Vertical scaling is a paradigm where we add more compute capability; for example, add more CPUs or more RAM to an existing node or replace the existing node with a more powerful machine. This model works well only up to an extent. You may soon hit the ceiling and your needs would outgrow what the biggest possible machine can deliver. So, this model has a flaw in the scaling, and it's essentially an issue when it comes to a single point of failure because, as you see, the entire application is running on one machine.

So you can see that vertical scaling is limited and failure prone. The higher end machines are pretty expensive too. So, the solution is horizontal scaling. I rely on clustering, where the computational capability is basically not derived from a single node, but from a collection of nodes. In this paradigm, I am operating in a model that's scalable and there is no single point of failure.

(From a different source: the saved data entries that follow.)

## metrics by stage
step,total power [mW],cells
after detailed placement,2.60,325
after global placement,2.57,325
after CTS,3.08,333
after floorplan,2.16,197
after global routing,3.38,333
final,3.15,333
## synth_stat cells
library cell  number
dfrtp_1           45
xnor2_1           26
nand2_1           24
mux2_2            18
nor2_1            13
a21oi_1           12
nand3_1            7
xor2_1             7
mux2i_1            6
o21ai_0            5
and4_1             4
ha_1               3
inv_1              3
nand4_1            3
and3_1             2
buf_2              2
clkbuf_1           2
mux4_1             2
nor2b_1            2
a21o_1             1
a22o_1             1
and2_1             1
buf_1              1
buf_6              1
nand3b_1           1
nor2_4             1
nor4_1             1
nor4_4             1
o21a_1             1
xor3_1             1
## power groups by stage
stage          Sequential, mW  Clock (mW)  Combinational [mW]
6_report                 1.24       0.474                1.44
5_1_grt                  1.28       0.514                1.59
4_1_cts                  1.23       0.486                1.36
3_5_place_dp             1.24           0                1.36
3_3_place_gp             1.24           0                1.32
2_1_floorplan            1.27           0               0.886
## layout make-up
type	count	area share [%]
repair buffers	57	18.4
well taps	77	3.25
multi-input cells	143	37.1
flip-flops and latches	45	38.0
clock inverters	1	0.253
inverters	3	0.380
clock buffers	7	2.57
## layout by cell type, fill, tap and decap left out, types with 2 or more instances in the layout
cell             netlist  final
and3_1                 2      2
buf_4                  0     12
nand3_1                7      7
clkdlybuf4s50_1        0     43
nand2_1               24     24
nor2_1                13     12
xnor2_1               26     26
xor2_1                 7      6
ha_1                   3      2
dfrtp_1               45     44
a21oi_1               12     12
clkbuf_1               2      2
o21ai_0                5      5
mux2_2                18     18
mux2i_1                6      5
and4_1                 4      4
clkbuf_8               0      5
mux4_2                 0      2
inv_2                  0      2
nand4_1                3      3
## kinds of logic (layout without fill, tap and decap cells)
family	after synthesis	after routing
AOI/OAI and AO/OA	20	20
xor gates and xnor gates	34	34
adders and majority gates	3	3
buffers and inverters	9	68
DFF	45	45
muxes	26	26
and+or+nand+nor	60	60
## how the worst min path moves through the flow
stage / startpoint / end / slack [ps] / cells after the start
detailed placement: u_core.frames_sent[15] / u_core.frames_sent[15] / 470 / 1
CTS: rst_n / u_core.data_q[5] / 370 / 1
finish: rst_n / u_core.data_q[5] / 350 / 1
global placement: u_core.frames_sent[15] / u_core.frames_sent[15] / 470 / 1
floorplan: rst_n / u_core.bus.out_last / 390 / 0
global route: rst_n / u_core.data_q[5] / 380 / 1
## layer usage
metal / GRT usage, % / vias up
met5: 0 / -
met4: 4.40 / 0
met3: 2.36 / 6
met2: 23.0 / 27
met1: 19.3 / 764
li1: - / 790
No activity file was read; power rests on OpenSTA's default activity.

Batch processing in distributed mode

For a very long time, Hadoop was synonymous with Big Data, but now Big Data has branched off to various specialized, non-Hadoop compute segments as well. At its core, Hadoop is a distributed, batch-processing compute framework that operates upon MapReduce principles.

It has the ability to process a huge amount of data by virtue of batching and parallel processing. The key aspect is that it moves the computation to the data, instead of how it works in the traditional world, where data is moved to the computation. A model that is operative on a cluster of nodes is horizontally scalable and fail-proof.

Hadoop is a solution for offline, batch data processing. Traditionally, the NameNode was a single point of failure, but the advent of newer versions and YARN (short for Yet Another Resource Negotiator) has actually changed that limitation. From a computational perspective, YARN has brought about a major shift that has decoupled MapReduce and Hadoop, and has provided the scope of integration with other real-time, parallel processing compute engines like Spark, MPI (short for Message Processing Interface), and so on.

Push code to data

So far, the general computational models have a data flow where the data is ingested and moved to the compute engine.

The advent of distributed batch processing made changes to this and this is depicted in the following figure. The batches of data were moved to various nodes in the compute-engine cluster. This shift was seen as a major advantage to the processing arena and has brought the power of parallel processing to the application.

Moving data to compute makes sense for low volume data. But, for a Big Data use case that has humongous data computation, moving data to the compute engine may not be a sensible idea because network latency can cause a huge impact on the overall processing time. So Hadoop has shifted the world by creating batches of input data called blocks and distributing them to each node in the cluster. Take a look at this figure:

At the initialization stage, the Big Data file is pushed into HDFS. Then, the file is split into chunks (or file blocks) by the Hadoop NameNode (master node) and is placed onto individual DataNodes (slave nodes) in the cluster for concurrent processing.

The process in the cluster called Job Tracker moves execution code or processing to the data. The compute component includes a Mapper and a Reduce class. In very simple terms, a Mapper class does the job of data filtering, transformation, and splitting. By nature of a localized compute, a Mapper instance only processes the data blocks which are local to or co-located on the same data node. This concept is called data locality or proximity. Once the Mappers are executed, their outputs are shuffled through to the appropriate Reduce nodes. A Reduce class, by its functionality, is an aggregator for compiling all the results from the mappers.